Since duelling is illegal in England, Lessingham and Bonvile leave immediately for Calais, as was customary at the time. Annabel is distressed to find that her groom has left without a word; she sends a servant after him, and then follows herself. In the nearby woods, Rochfield, a younger son left destitute by the strictures of primogeniture, has decided to turn thief; he encounters Annabel, his first intended victim, and tries to rob her of her wedding necklace and bracelets. These, however, are locked onto her; as he fumbles with them in trying to remove them, Annabel grabs his sword. Yet because he is a gentlemanly thief who does not threaten her virtue, she returns his sword and promises to give him the monetary value of her jewellery, if he returns with her to her house. Since his career as a thief is not going well, Rochfield agrees.

True to her word, Annabel gives Rochfield twenty gold pieces, and introduces him as a friend of the groom. Justice Woodroff is gathering investors for a trading voyage that he's planning, and Annabel manoeuvres Rochfield into investing his twenty gold pieces in the venture. Broke again and having nothing to lose, Rochfield enlists in the venture personally. The voyage turns out to be brief but eventful: when not long out of port, the ship is attacked by "three Spanish men-of-war." The captain and master are killed – but Rochfield takes command and leads the crew in an effective resistance they even capture one of the Spanish ships, and return to England with a lucrative prize. From a desperate would-be thief, Rochfield has suddenly become a hero flush with new wealth.

On the beach at Calais, Lessingham reveals that Bonvile is his intended opponent. First surprised, then angered, Bonvile dismisses Lessingham's friendship; he suggests that Lessingham may want Annabel for himself, this being his true motive for the duel. This break in their friendship paradoxically negates the premise of the duel. Rather than fighting to the death as friends, the two men return to England separately, as enemies.

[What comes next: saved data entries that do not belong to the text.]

`src/rtl/ppg_ac_dc_extract_if.sv`:
```
`default_nettype none
// ============================================================================
// Module  : ppg_ac_dc_extract_if
// Brief   : Raw-sample input and AC/DC/beat output bundle for ppg_ac_dc_extract
// Revision: 1.0
// ============================================================================
interface ppg_ac_dc_extract_if #(
    parameter int DATA_WIDTH = 18
);
    logic                  i_sample_valid;
    logic [DATA_WIDTH-1:0] i_red_raw;
    logic [DATA_WIDTH-1:0] i_ir_raw;
    logic                  o_data_valid;
    logic [DATA_WIDTH-1:0] o_red_ac;
    logic [DATA_WIDTH-1:0] o_red_dc;
    logic [DATA_WIDTH-1:0] o_ir_ac;
    logic [DATA_WIDTH-1:0] o_ir_dc;
    logic                  o_beat_pulse;
    logic                  o_dc_ready;

    modport master (
        output i_sample_valid, i_red_raw, i_ir_raw,
        input  o_data_valid, o_red_ac, o_red_dc, o_ir_ac, o_ir_dc,
               o_beat_pulse, o_dc_ready
    );

    modport slave (
        input  i_sample_valid, i_red_raw, i_ir_raw,
        output o_data_valid, o_red_ac, o_red_dc, o_ir_ac, o_ir_dc,
               o_beat_pulse, o_dc_ready
    );
endinterface
`default_nettype wire

```
`src/rtl/ppg_ac_dc_extract.sv`:
```
`default_nettype none
// ============================================================================
// Module  : ppg_ac_dc_extract
// Brief   : Running-mean DC / saturated AC split for red and IR plus IR beat detect
// Revision: 1.0
// ============================================================================
module ppg_ac_dc_extract #(
    parameter int DATA_WIDTH      = 18,
    parameter int AVG_LOG2        = 5,
    parameter int BEAT_THRESH     = 64,
    parameter int REFRACT_SAMPLES = 30
) (
    input  logic                clk,
    input  logic                rst_n,
    ppg_ac_dc_extract_if.slave  ppg_if
);
    localparam int c_DEPTH = 1 << AVG_LOG2;
    localparam int c_SUM_W = DATA_WIDTH + AVG_LOG2;
    localparam int c_REF_W = (REFRACT_SAMPLES > 0) ? $clog2(REFRACT_SAMPLES + 1) : 1;
    localparam logic [AVG_LOG2:0]         c_FILL_FULL   = (AVG_LOG2+1)'(c_DEPTH);
    localparam logic [AVG_LOG2:0]         c_FILL_LAST   = (AVG_LOG2+1)'(c_DEPTH - 1);
    localparam logic signed [DATA_WIDTH-1:0] c_BEAT_THRESH = DATA_WIDTH'(BEAT_THRESH);
    localparam logic [c_REF_W-1:0]        c_REFRACT     = c_REF_W'(REFRACT_SAMPLES);

    typedef enum logic [1:0] {
        ST_FILL    = 2'd0,
        ST_ARM     = 2'd1,
        ST_HIGH    = 2'd2,
        ST_REFRACT = 2'd3
    } state_t;

    logic [DATA_WIDTH-1:0] w_raw   [2];
    logic [DATA_WIDTH-1:0] w_s2_ac [2];
    logic [DATA_WIDTH-1:0] w_s2_dc [2];

    logic [AVG_LOG2-1:0] r_wp;
    logic [AVG_LOG2:0]   r_fill;
    logic                w_full;
    logic                r_s1_valid;
    logic                r_s2_valid;

    assign w_raw[0] = ppg_if.i_red_raw;
    assign w_raw[1] = ppg_if.i_ir_raw;
    assign w_full   = (r_fill == c_FILL_FULL);

    // Stage 1 control: only samples completing a full window travel down the pipe
    always_ff @(posedge clk or negedge rst_n) begin
        if (!rst_n) begin
            r_wp       <= '0;
            r_fill     <= '0;
            r_s1_valid <= 1'b0;
            r_s2_valid <= 1'b0;
        end else begin
            r_s1_valid <= ppg_if.i_sample_valid && (r_fill >= c_FILL_LAST);
            r_s2_valid <= r_s1_valid;
            if (ppg_if.i_sample_valid) begin
                r_wp <= r_wp + 1'b1;
                if (!w_full) begin
                    r_fill <= r_fill + 1'b1;
                end
            end
        end
    end

    for (genvar ch = 0; ch < 2; ch++) begin : g_chan
        logic [DATA_WIDTH-1:0]  r_buf [c_DEPTH];
        logic [c_SUM_W-1:0]     r_sum;
        logic [DATA_WIDTH-1:0]  r_raw_d;
        logic [DATA_WIDTH-1:0]  r_ac;
        logic [DATA_WIDTH-1:0]  r_dc;
        logic [DATA_WIDTH-1:0]  w_oldest;
        logic [DATA_WIDTH-1:0]  w_dc;
        logic signed [DATA_WIDTH:0] w_diff;
        logic [DATA_WIDTH-1:0]  w_ac;

        // Unfilled slots are never read, so the buffer needs no reset
        assign w_oldest = w_full ? r_buf[r_wp] : '0;
        assign w_dc     = DATA_WIDTH'(r_sum >> AVG_LOG2);
        assign w_diff   = $signed({1'b0, r_raw_d}) - $signed({1'b0, w_dc});

        always_comb begin
            w_ac = w_diff[DATA_WIDTH-1:0];
            if (w_diff[DATA_WIDTH] != w_diff[DATA_WIDTH-1]) begin
                w_ac = {w_diff[DATA_WIDTH], {(DATA_WIDTH-1){~w_diff[DATA_WIDTH]}}};
            end
        end

        always_ff @(posedge clk) begin
            if (ppg_if.i_sample_valid) begin
                r_buf[r_wp] <= w_raw[ch];
            end
        end

        always_ff @(posedge clk or negedge rst_n) begin
            if (!rst_n) begin
                r_sum   <= '0;
                r_raw_d <= '0;
                r_ac    <= '0;
                r_dc    <= '0;
            end else begin
                if (ppg_if.i_sample_valid) begin
                    r_sum   <= r_sum + c_SUM_W'(w_raw[ch]) - c_SUM_W'(w_oldest);
                    r_raw_d <= w_raw[ch];
                end
                if (r_s1_valid) begin
                    r_ac <= w_ac;
                    r_dc <= w_dc;
                end
            end
        end

        assign w_s2_ac[ch] = r_ac;
        assign w_s2_dc[ch] = r_dc;
    end

    state_t               r_state, w_state_nxt;
    logic [c_REF_W-1:0]   r_refract, w_refract_nxt;
    logic                 w_beat;
    logic signed [DATA_WIDTH-1:0] w_ir_ac;

    assign w_ir_ac = $signed(w_s2_ac[1]);

    // One transition per output sample, so the arming sample can never fire
    always_comb begin
        w_state_nxt   = r_state;
        w_refract_nxt = r_refract;
        w_beat        = 1'b0;
        if (r_s2_valid) begin
            case (r_state)
                ST_FILL: w_state_nxt = ST_ARM;
                ST_ARM: begin
                    if (w_ir_ac >= c_BEAT_THRESH) begin
                        w_state_nxt = ST_HIGH;
                    end
                end
                ST_HIGH: begin
                    if (w_ir_ac[DATA_WIDTH-1]) begin
                        w_state_nxt   = ST_REFRACT;
                        w_refract_nxt = c_REFRACT;
                        w_beat        = 1'b1;
                    end
                end
                ST_REFRACT: begin
                    if (r_refract == '0) begin
                        w_state_nxt = ST_ARM;
                    end else begin
                        w_refract_nxt = r_refract - 1'b1;
                    end
                end
                default: w_state_nxt = ST_FILL;
            endcase
        end
    end

    logic                  r_data_valid;
    logic                  r_beat;
    logic                  r_dc_ready;
    logic [DATA_WIDTH-1:0] r_red_ac, r_red_dc, r_ir_ac, r_ir_dc;

    always_ff @(posedge clk or negedge rst_n) begin
        if (!rst_n) begin
            r_state      <= ST_FILL;
            r_refract    <= '0;
            r_data_valid <= 1'b0;
            r_beat       <= 1'b0;
            r_dc_ready   <= 1'b0;
            r_red_ac     <= '0;
            r_red_dc     <= '0;
            r_ir_ac      <= '0;
            r_ir_dc      <= '0;
        end else begin
            r_state      <= w_state_nxt;
            r_refract    <= w_refract_nxt;
            r_data_valid <= r_s2_valid;
            r_beat       <= w_beat;
            if (r_s2_valid) begin
                r_dc_ready <= 1'b1;
                r_red_ac   <= w_s2_ac[0];
                r_red_dc   <= w_s2_dc[0];
                r_ir_ac    <= w_s2_ac[1];
                r_ir_dc    <= w_s2_dc[1];
            end
        end
    end

    assign ppg_if.o_data_valid = r_data_valid;
    assign ppg_if.o_beat_pulse = r_beat;
    assign ppg_if.o_dc_ready   = r_dc_ready;
    assign ppg_if.o_red_ac     = r_red_ac;
    assign ppg_if.o_red_dc     = r_red_dc;
    assign ppg_if.o_ir_ac      = r_ir_ac;
    assign ppg_if.o_ir_dc      = r_ir_dc;
endmodule
`default_nettype wire

```
`src/flat_wrapper.sv`:
```
// flat-port wrapper written by rule: the top's interface ports become plain ports
module ppg_ac_dc_extract_flat 
#(
    parameter int DATA_WIDTH      = 18,
    parameter int AVG_LOG2        = 5,
    parameter int BEAT_THRESH     = 64,
    parameter int REFRACT_SAMPLES = 30
)
  (clk, rst_n, ppg_if_i_sample_valid, ppg_if_i_red_raw, ppg_if_i_ir_raw, ppg_if_o_data_valid, ppg_if_o_red_ac, ppg_if_o_red_dc, ppg_if_o_ir_ac, ppg_if_o_ir_dc, ppg_if_o_beat_pulse, ppg_if_o_dc_ready);
  ppg_ac_dc_extract_if #(.DATA_WIDTH(DATA_WIDTH)) ppg_if_i ();
  input  logic clk;
  input  logic rst_n;
  input wire logic [$bits(ppg_if_i.i_sample_valid)-1:0] ppg_if_i_sample_valid;
  input wire logic [$bits(ppg_if_i.i_red_raw)-1:0] ppg_if_i_red_raw;
  input wire logic [$bits(ppg_if_i.i_ir_raw)-1:0] ppg_if_i_ir_raw;
  output wire logic [$bits(ppg_if_i.o_data_valid)-1:0] ppg_if_o_data_valid;
  output wire logic [$bits(ppg_if_i.o_red_ac)-1:0] ppg_if_o_red_ac;
  output wire logic [$bits(ppg_if_i.o_red_dc)-1:0] ppg_if_o_red_dc;
  output wire logic [$bits(ppg_if_i.o_ir_ac)-1:0] ppg_if_o_ir_ac;
  output wire logic [$bits(ppg_if_i.o_ir_dc)-1:0] ppg_if_o_ir_dc;
  output wire logic [$bits(ppg_if_i.o_beat_pulse)-1:0] ppg_if_o_beat_pulse;
  output wire logic [$bits(ppg_if_i.o_dc_ready)-1:0] ppg_if_o_dc_ready;
  assign ppg_if_i.i_sample_valid = ppg_if_i_sample_valid;
  assign ppg_if_i.i_red_raw = ppg_if_i_red_raw;
  assign ppg_if_i.i_ir_raw = ppg_if_i_ir_raw;
  assign ppg_if_o_data_valid = ppg_if_i.o_data_valid;
  assign ppg_if_o_red_ac = ppg_if_i.o_red_ac;
  assign ppg_if_o_red_dc = ppg_if_i.o_red_dc;
  assign ppg_if_o_ir_ac = ppg_if_i.o_ir_ac;
  assign ppg_if_o_ir_dc = ppg_if_i.o_ir_dc;
  assign ppg_if_o_beat_pulse = ppg_if_i.o_beat_pulse;
  assign ppg_if_o_dc_ready = ppg_if_i.o_dc_ready;
  ppg_ac_dc_extract #(.DATA_WIDTH(DATA_WIDTH), .AVG_LOG2(AVG_LOG2), .BEAT_THRESH(BEAT_THRESH), .REFRACT_SAMPLES(REFRACT_SAMPLES)) u_core (.clk(clk), .rst_n(rst_n), .ppg_if(ppg_if_i));
endmodule
```
`config.mk`:
```
export PLATFORM = sky130hd
export DESIGN_NAME = ppg_ac_dc_extract_flat
export DESIGN_NICKNAME = d
export VERILOG_FILES = /design/src/rtl/ppg_ac_dc_extract_if.sv /design/src/rtl/ppg_ac_dc_extract.sv /design/src/flat_wrapper.sv
export SDC_FILE = /design/constraint.sdc
export NUM_CORES = 2
export LEC_CHECK = 0
export CELL_PAD_IN_SITES_DETAIL_PLACEMENT = 0
export CELL_PAD_IN_SITES_GLOBAL_PLACEMENT = 1
export CORE_MARGIN = 2
export CORE_UTILIZATION = 30
export CTS_CLUSTER_DIAMETER = 200
export DETAILED_ROUTE_END_ITERATION = 8
export PLACE_DENSITY = 0.46
export SYNTH_ARGS = -nofsm -noshare
export SYNTH_HDL_FRONTEND = slang
export SYNTH_SLANG_ARGS = --single-unit
export TNS_END_PERCENT = 10
```
`constraint.sdc`:
```
create_clock -name clk -period 6.1 [get_ports clk]
set_clock_uncertainty 0.2 [all_clocks]
set_input_delay 0.61 -clock clk [delete_from_list [all_inputs] [get_ports clk]]
set_output_delay 0.61 -clock clk [all_outputs]
set_load 0.1 [all_outputs]
```
==> results.yml <==
run_status:
  status: "completed"
floorplanning:
  core-area_um2: 192000
  initial_utilization: 0.301
  die_w_um: 443
  ios: 114
  die_h_um: 443
  fp.dieArea_um2: 196000
  row_count: 161
layout:
  areaGrowthSynthToFinish_pct: 18.6
  final_layout_size_suffix_gt1_frac: 0.246
  final.fill_count: 17900
  utilization: 0.357
  final_nets: 3642
  stdcell_count: 6127
placed_design:
  place_inst: 5839
  place.port_buffers: 113
  place_congestion: 0.769
  place_hpwl_um: 106000
logic_synthesis:
  ys_seq_area_frac: 0.706
  async_flop_share: 0.178
  syn_nets: 3360
  syn_inst: 3190
  synth_seq_cells: 1401
  postSynthAreaPerCell_um2: 18.1
  synth-main-ff-cell: "edfxtp_1"
  ys_types: 70
  yosysWarningCount: 0
  syn_area_um2: 57800
  synth_edf_count: 1152
timing:
  hold_ws_ns: 0.127
  setup_tns_ns: 0
  tightestPinTransition_ns: 1.16
  finalHoldViolCount: 0
  final-max-slew-violation-count: 0
  timing.slew.headroom: 0.225
  fmax_ghz: 0.175
  setup_viol: 0
  period_needed_ns: 5.72
  min_period_over_period: 0.937
global_route:
  grt_pass1_wl_um: 247000
  grt_max_degree: 129
  antenna_found_initial: 7
  grtUsageTotal: 0.176
  grt_pass1_vias: 32900
  grt-ovfl-total: 0
power:
  cellPowerDensity_nw_per_um2: 503
  p_leak_nw: 23.5
  p_total_mw: 34.5
  ir_worst_vdd_v: 0.000250
route:
  via_per_inst: 5.09
  post_drt_wl_per_cell_um: 28.3
  detail_route.iter0.violations: 2262
  drtPass1Iterations: 5
  ant_nets: 0
  vias: 31200
  drt_wl_total_um: 173000
  drcViolationCount: 0
clock_tree:
  clk_pin_slew_ns: 0.06
  clock_tree.root_cell: "clkbuf_16"
  cts_made_buffers: 154
  h-tree-depth: 4
  tritoncts: "yes"
  cts.sinks: 1401
  clk_path_buf_depth: 3
  clk_latency_ns: 0.80
critical_path:
  path_max_fanout: 30
  critPathCaptureType: "flip-flop"
  worstPathRequired_ns: 6.57
  setup.worst_path.start_class: "flip-flop"
  cp.arrival_ns: 6.19
  worstSetupPathType: "reg2reg"
run:
  drv_cap: 0
worst_hold_path:
  hp-class: "in2reg"
## critical path, cell delays in order, from the launching register on
cell      delay (ns)
dfrtp_4         0.61
buf_12          0.30
mux4_2          0.54
a22o_1          0.24
a221oi_1        0.36
a31oi_1         0.25
fa_1            0.53
inv_1           0.05
ha_1            0.33
a21oi_1         0.22
a21boi_0        0.13
o21ai_0         0.41
buf_4           0.23
o21a_1          0.15
o21ai_0         0.22
o21a_1          0.26
or3_1           0.30
a31o_2          0.24
## layout by cell type, fill, tap and decap left out, drive strengths merged, types with 20 or more instances in the layout
cell              n
a221oi           38
xnor2            43
clkinv           61
o2bb2ai          33
dfrtp           249
mux2            142
a22o             36
nor2            103
clkbuf          191
xor2             25
nand2            87
nand3            20
fa               38
clkdlybuf4s50   111
a22oi            73
a31oi            44
edfxtp         1152
a21oi            90
ha               93
mux4            288
buf             162
o21ai            82
inv             189
a21o             26
## metrics by stage
stage,setup WS [ns],cell area (um^2)
2_1_floorplan,0.882,57800
3_3_place_gp,0.139,63400
3_5_place_dp,0.199,63400
4_1_cts,0.174,68500
5_1_grt,-0.0395,68600
6_report,0.384,68600
## repair_timing
item / in CTS / in global routing
buffers inserted: 0 / 2
gates resized for setup: 0 / 3
endpoints found under the hold margin: 88 / 0
hold buffers: 1 / 0
endpoints found under the setup margin: 0 / 10
## power breakdown
part	switching, mW	internal [mW]
clock network	3.89	5.53
registers	0.644	11.5
logic	7.82	5.08
## sequential cells by signal, summed over array words and instances (netlist names), 2 cells and up
register / count
u_core.g_chan.r_dc: 36
u_core.g_chan.r_raw_d: 36
u_core.ppg_if.o_red_ac: 18
u_core.r_fill: 6
u_core.g_chan.r_ac: 36
u_core.r_wp: 5
u_core.ppg_if.o_red_dc: 18
u_core.r_state: 2
u_core.g_chan.r_buf: 1152
u_core.ppg_if.o_ir_dc: 18
u_core.ppg_if.o_ir_ac: 18
u_core.g_chan.r_sum: 46
u_core.r_refract: 5
## path summary, 6_finish.rpt
kind | slack (ns) | cells after the start | from | to
max | 0.38 | 17 | u_core.r_wp[0] | u_core.g_chan[1].r_sum[17]
min | 0.13 | 3 | ppg_if_i_sample_valid | u_core.g_chan[0].r_sum[0]
max reg2reg | 0.38 | 17 | u_core.r_wp[0] | u_core.g_chan[1].r_sum[17]
min reg2reg | 0.26 | 1 | u_core.ppg_if.o_dc_ready | u_core.ppg_if.o_dc_ready
max in group asynchronous | 4.14 | 3 | rst_n | u_core.r_s2_valid
min in group asynchronous | 0.30 | 2 | rst_n | u_core.ppg_if.o_red_ac[1]
## kinds of logic (layout without fill, tap and decap cells)
logic type | after synthesis | in the layout | synth area share
flip-flops | 1401 | 1401 | 0.706
AO/OA/AOI/OAI | 505 | 505 | 0.0611
multiplexers | 443 | 443 | 0.142
buffers and inverters | 330 | 738 | 0.0218
AND/OR/NAND/NOR | 312 | 312 | 0.0257
adder cells (fa/ha/maj) | 131 | 131 | 0.0333
XOR/XNOR | 68 | 68 | 0.0103
other | 0 | 3 | 0
## routing by layer
metal,track usage,wire length [um],part of all wire
met5,0,0,0
met1,0.242,78000,0.45
met2,0.294,84600,0.49
met3,0.0262,7590,0.044
met4,0.0384,3080,0.018
## layout make-up
cell class,instances,area (um^2),share of cell area
Clock buffer,191,4120,0.0600
Multi-Input combinational cell,1459,16000,0.234
Sequential cell,1401,40800,0.595
Timing Repair Buffer,274,2750,0.0401
Inverter,182,683,0.00996
Clock inverter,91,1000,0.0146
Tap cell,2526,3160,0.0461
Antenna cell,3,7.51,0.000109
## synth_stat cells, drive strengths merged (41+ instances only)
library cell  count  area share
edfxtp         1152        0.60
mux4            288        0.11
dfrtp           249        0.11
nand2            87      0.0056
a22oi            73      0.0095
xnor2            43      0.0065
inv             182       0.012
a21oi            90      0.0079
mux2            142       0.028
clkbuf          107      0.0069
o21ai            82      0.0071
nor2            103      0.0067
ha               93       0.020
a31oi            44      0.0048
buf              41      0.0030
Note: power is estimated with default switching activity, not from simulation.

When Lessingham confronts Clare again, she tells him that he has completely misunderstood her meaning. Clare confesses that she was madly and hopelessly in love with Bonvile; with his marriage, she was deeply despondent. Clare had thought that Lessingham would recognise her, Clare, and his dearest friend, and therefore his correct victim. Once the five passionate young people, Annabel, Bonvile, Clare, Lessingham, and Rochfield, are all under the same roof, they involve themselves in a tangle of misunderstandings and jealousies – until wise old Woodroff manages to get them altogether and straighten them out at the end of the play.

In the subplot, a sailor named Compass returns home after four years at sea – to find that his wife Urse, believing him dead, has borne an illegitimate child, a son now a year old. Compass not only forgives her, but wants to be acknowledged as the child's father. In Compass's laissez-faire attitude, the true father has actually done the sailor a service in begetting him a child. This brings Compass into conflict with the boy's biological father, a merchant named Franckford. (Franckford is Woodroff's brother-in-law, and the link between the two plots.) Since Franckford's marriage (with Woodroff's sister Luce) is barren, Urse's baby is his only heir. Franckford has been paying the costs of the child's upkeep, and insists on his parental rights. The two men almost go to law over the issue (allowing for some satire on lawyers in the process), before Justice Woodroff, in a sort of mock-trial in a tavern, rules that the baby does not belong to either of the men, but to Urse, his mother. Compass and Urse renew their vows in the final scene, to make a new start as a family.

The easy amorality of the subplot distressed Victorian critics such as Swinburne and Gosse. Modern readers may tend to take the opposite approach, and judge the main plot's ethic of chastity, honour, and duelling far less humane and palatable than Compass's live-and-let-live ethos.